● **WHAT IS BEING ASKED**:
In the material below, find the line containing "-- run 2: cell counts" and the line containing "15.0 | 0.0396 |", then reproduce exactly both of them and every line between, and nothing else.

____________________

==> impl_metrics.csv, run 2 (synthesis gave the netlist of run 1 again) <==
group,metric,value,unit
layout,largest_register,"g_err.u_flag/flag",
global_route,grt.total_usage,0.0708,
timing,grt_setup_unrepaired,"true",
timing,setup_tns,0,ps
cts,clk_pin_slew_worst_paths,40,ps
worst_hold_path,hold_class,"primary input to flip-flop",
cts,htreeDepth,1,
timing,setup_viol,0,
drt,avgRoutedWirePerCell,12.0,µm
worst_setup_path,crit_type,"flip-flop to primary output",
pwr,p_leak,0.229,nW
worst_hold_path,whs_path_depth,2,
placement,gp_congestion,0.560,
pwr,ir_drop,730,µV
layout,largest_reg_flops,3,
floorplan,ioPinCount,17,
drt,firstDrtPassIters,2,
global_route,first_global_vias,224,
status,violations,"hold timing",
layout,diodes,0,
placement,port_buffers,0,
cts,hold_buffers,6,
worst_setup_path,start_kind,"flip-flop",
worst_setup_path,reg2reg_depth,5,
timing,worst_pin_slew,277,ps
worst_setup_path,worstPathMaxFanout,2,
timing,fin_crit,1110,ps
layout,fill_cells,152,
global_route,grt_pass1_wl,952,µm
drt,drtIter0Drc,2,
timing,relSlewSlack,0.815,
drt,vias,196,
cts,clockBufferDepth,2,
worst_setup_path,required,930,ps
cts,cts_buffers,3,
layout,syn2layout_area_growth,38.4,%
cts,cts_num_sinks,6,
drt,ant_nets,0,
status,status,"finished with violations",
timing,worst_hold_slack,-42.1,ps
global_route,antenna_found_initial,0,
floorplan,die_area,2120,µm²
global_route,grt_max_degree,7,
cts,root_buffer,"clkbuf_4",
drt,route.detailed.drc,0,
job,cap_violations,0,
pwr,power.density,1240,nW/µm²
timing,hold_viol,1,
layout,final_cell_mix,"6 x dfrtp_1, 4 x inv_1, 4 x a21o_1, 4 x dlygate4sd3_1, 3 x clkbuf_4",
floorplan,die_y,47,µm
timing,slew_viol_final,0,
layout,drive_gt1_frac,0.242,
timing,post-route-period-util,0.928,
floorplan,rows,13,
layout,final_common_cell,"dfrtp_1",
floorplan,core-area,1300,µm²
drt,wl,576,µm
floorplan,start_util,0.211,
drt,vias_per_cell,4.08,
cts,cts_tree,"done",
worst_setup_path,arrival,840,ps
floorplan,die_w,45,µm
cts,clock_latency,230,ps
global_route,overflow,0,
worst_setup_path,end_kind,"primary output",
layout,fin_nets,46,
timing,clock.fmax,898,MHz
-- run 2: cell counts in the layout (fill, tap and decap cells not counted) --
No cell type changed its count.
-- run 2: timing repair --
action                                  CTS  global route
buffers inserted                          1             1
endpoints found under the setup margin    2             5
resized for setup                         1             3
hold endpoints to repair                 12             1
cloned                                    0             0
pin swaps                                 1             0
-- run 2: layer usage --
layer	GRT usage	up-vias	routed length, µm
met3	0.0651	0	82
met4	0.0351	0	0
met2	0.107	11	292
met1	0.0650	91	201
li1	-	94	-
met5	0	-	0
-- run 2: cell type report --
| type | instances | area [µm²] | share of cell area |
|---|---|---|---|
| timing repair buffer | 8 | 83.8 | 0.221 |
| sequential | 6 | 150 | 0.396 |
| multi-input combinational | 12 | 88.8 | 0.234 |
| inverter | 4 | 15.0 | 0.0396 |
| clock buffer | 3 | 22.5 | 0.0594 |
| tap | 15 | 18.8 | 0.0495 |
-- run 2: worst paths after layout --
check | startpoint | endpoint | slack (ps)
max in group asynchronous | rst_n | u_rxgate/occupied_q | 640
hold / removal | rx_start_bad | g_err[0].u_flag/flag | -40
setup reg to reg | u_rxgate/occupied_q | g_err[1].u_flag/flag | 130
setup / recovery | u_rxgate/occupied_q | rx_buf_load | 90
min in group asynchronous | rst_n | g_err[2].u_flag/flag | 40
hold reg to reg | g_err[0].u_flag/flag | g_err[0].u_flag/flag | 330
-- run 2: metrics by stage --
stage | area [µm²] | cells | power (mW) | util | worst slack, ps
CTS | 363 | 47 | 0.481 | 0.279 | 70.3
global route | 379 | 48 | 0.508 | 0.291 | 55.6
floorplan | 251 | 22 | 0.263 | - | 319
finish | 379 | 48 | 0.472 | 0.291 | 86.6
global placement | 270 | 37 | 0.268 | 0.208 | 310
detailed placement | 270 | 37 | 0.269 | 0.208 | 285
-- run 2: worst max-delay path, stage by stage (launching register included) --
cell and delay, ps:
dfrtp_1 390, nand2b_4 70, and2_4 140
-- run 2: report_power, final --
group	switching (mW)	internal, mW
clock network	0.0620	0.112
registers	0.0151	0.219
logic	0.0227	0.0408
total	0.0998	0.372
File: src/rtl/pt_xlate_pkg.sv
package pt_xlate_pkg;

  localparam int ENT_W     = 8;
  localparam int ENT_V_BIT = 7;
  localparam int ENT_R_HI  = 6;
  localparam int ENT_R_LO  = 5;

  typedef enum logic [1:0] {
    ACC_LOAD  = 2'b00,
    ACC_STORE = 2'b01,
    ACC_FETCH = 2'b10,
    ACC_RSVD  = 2'b11
  } acc_e;

  typedef enum logic [1:0] {
    RT_RO   = 2'b00,
    RT_RW   = 2'b01,
    RT_EX   = 2'b10,
    RT_RSVD = 2'b11
  } rights_e;

  typedef enum logic [1:0] {
    FLT_NONE   = 2'b00,
    FLT_ABSENT = 2'b01,
    FLT_PROT   = 2'b10
  } fault_e;

  typedef enum logic [1:0] {
    ST_IDLE  = 2'b00,
    ST_ISSUE = 2'b01,
    ST_WAIT  = 2'b10,
    ST_RESP  = 2'b11
  } walk_st_e;

endpackage

File: src/rtl/pt_rst_sync.sv
module pt_rst_sync (
  input  logic clk,
  input  logic rst_n,
  output logic rst_sync_n
);

  logic [1:0] sync_q;

  always_ff @(posedge clk or negedge rst_n) begin
    if (!rst_n) begin
      sync_q <= 2'b00;
    end else begin
      sync_q <= {sync_q[0], 1'b1};
    end
  end

  assign rst_sync_n = sync_q[1];

endmodule

File: src/rtl/pt_base_reg.sv
module pt_base_reg #(
  parameter int MA_W = 16
) (
  input  logic            clk,
  input  logic            rst_n,
  input  logic            wr_en,
  input  logic [MA_W-1:0] wr_data,
  output logic [MA_W-1:0] base_q
);

  logic [MA_W-1:0] base_d;

  always_comb begin
    base_d = base_q;
    if (wr_en) base_d = wr_data;
  end

  always_ff @(posedge clk or negedge rst_n) begin
    if (!rst_n) begin
      base_q <= '0;
    end else if (wr_en) begin
      base_q <= base_d;
    end
  end

endmodule

File: src/rtl/pt_entry_check.sv
module pt_entry_check
  import pt_xlate_pkg::*;
#(
  parameter  int PPN_W = 3,
  parameter  int OFF_W = 10,
  localparam int PA_W  = PPN_W + OFF_W
) (
  input  logic             ent_v,
  input  rights_e          ent_rights,
  input  logic [PPN_W-1:0] ent_ppn,
  input  acc_e             kind,
  input  logic [OFF_W-1:0] off,
  output fault_e           fault,
  output logic [PA_W-1:0]  paddr
);

  logic allowed;

  always_comb begin
    allowed = 1'b0;
    case (kind)
      ACC_LOAD:  allowed = (ent_rights != RT_RSVD);
      ACC_STORE: allowed = (ent_rights == RT_RW);
      ACC_FETCH: allowed = (ent_rights == RT_EX);
      default:   allowed = 1'b0;
    endcase
  end

  always_comb begin
    if (!ent_v)        fault = FLT_ABSENT;
    else if (!allowed) fault = FLT_PROT;
    else               fault = FLT_NONE;
  end

  assign paddr = {ent_ppn, off};

endmodule

File: src/rtl/pt_walk_ctl.sv
module pt_walk_ctl
  import pt_xlate_pkg::*;
#(
  parameter  int VPN_W = 5,
  parameter  int OFF_W = 10,
  parameter  int PPN_W = 3,
  parameter  int MA_W  = 16,
  localparam int VA_W  = VPN_W + OFF_W,
  localparam int ENT_SHIFT = $clog2(ENT_W / 8)
) (
  input  logic             clk,
  input  logic             rst_n,
  input  logic             req_valid,
  output logic             req_ready,
  input  logic [VA_W-1:0]  req_vaddr,
  input  logic [1:0]       req_kind,
  input  logic [MA_W-1:0]  base_q,
  output logic             mem_req,
  output logic [MA_W-1:0]  mem_addr,
  input  logic             mem_rvalid,
  input  logic [ENT_W-1:0] mem_rdata,
  output logic             rsp_valid,
  output logic             ent_v,
  output rights_e          ent_rights,
  output logic [PPN_W-1:0] ent_ppn,
  output acc_e             kind_q,
  output logic [OFF_W-1:0] off_q
);

  walk_st_e        state_q, state_d;
  logic            accept, capture;
  logic [MA_W-1:0] addr_q, addr_d;
  logic [ENT_W-1:0] rdata_unused;

  assign rdata_unused = mem_rdata;
  assign accept  = (state_q == ST_IDLE) && req_valid;
  assign capture = (state_q == ST_WAIT) && mem_rvalid;
  assign addr_d  = base_q + (MA_W'(req_vaddr[VA_W-1:OFF_W]) << ENT_SHIFT);

  always_comb begin
    state_d = state_q;
    case (state_q)
      ST_IDLE:  if (req_valid)  state_d = ST_ISSUE;
      ST_ISSUE:                 state_d = ST_WAIT;
      ST_WAIT:  if (mem_rvalid) state_d = ST_RESP;
      ST_RESP:                  state_d = ST_IDLE;
      default:                  state_d = ST_IDLE;
    endcase
  end

  always_ff @(posedge clk or negedge rst_n) begin
    if (!rst_n) begin
      state_q    <= ST_IDLE;
      addr_q     <= '0;
      off_q      <= '0;
      kind_q     <= ACC_LOAD;
      ent_v      <= 1'b0;
      ent_rights <= RT_RO;
      ent_ppn    <= '0;
    end else begin
      state_q <= state_d;
      if (accept) begin
        addr_q <= addr_d;
        off_q  <= req_vaddr[OFF_W-1:0];
        kind_q <= acc_e'(req_kind);
      end
      if (capture) begin
        ent_v      <= mem_rdata[ENT_V_BIT];
        ent_rights <= rights_e'(mem_rdata[ENT_R_HI:ENT_R_LO]);
        ent_ppn    <= mem_rdata[PPN_W-1:0];
      end
    end
  end

  assign req_ready = (state_q == ST_IDLE);
  assign mem_req   = (state_q == ST_ISSUE);
  assign rsp_valid = (state_q == ST_RESP);
  assign mem_addr  = addr_q;

  a_r2_busy_after_accept: assert property (@(posedge clk) disable iff (!rst_n)
    (req_valid && req_ready) |=> (!req_ready && mem_req));
  a_r3_mem_one_shot: assert property (@(posedge clk) disable iff (!rst_n)
    mem_req |=> !mem_req);
  a_r4_addr_held: assert property (@(posedge clk) disable iff (!rst_n)
    !req_ready |=> $stable(mem_addr));
  a_r9_rsp_follows_data: assert property (@(posedge clk) disable iff (!rst_n)
    (state_q == ST_WAIT && mem_rvalid) |=> rsp_valid);
  a_r9_rsp_one_shot: assert property (@(posedge clk) disable iff (!rst_n)
    rsp_valid |=> (!rsp_valid && req_ready));

endmodule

____________________

● **EXERCISE RESULT**:
-- run 2: cell counts in the layout (fill, tap and decap cells not counted) --
No cell type changed its count.
-- run 2: timing repair --
action                                  CTS  global route
buffers inserted                          1             1
endpoints found under the setup margin    2             5
resized for setup                         1             3
hold endpoints to repair                 12             1
cloned                                    0             0
pin swaps                                 1             0
-- run 2: layer usage --
layer	GRT usage	up-vias	routed length, µm
met3	0.0651	0	82
met4	0.0351	0	0
met2	0.107	11	292
met1	0.0650	91	201
li1	-	94	-
met5	0	-	0
-- run 2: cell type report --
| type | instances | area [µm²] | share of cell area |
|---|---|---|---|
| timing repair buffer | 8 | 83.8 | 0.221 |
| sequential | 6 | 150 | 0.396 |
| multi-input combinational | 12 | 88.8 | 0.234 |
| inverter | 4 | 15.0 | 0.0396 |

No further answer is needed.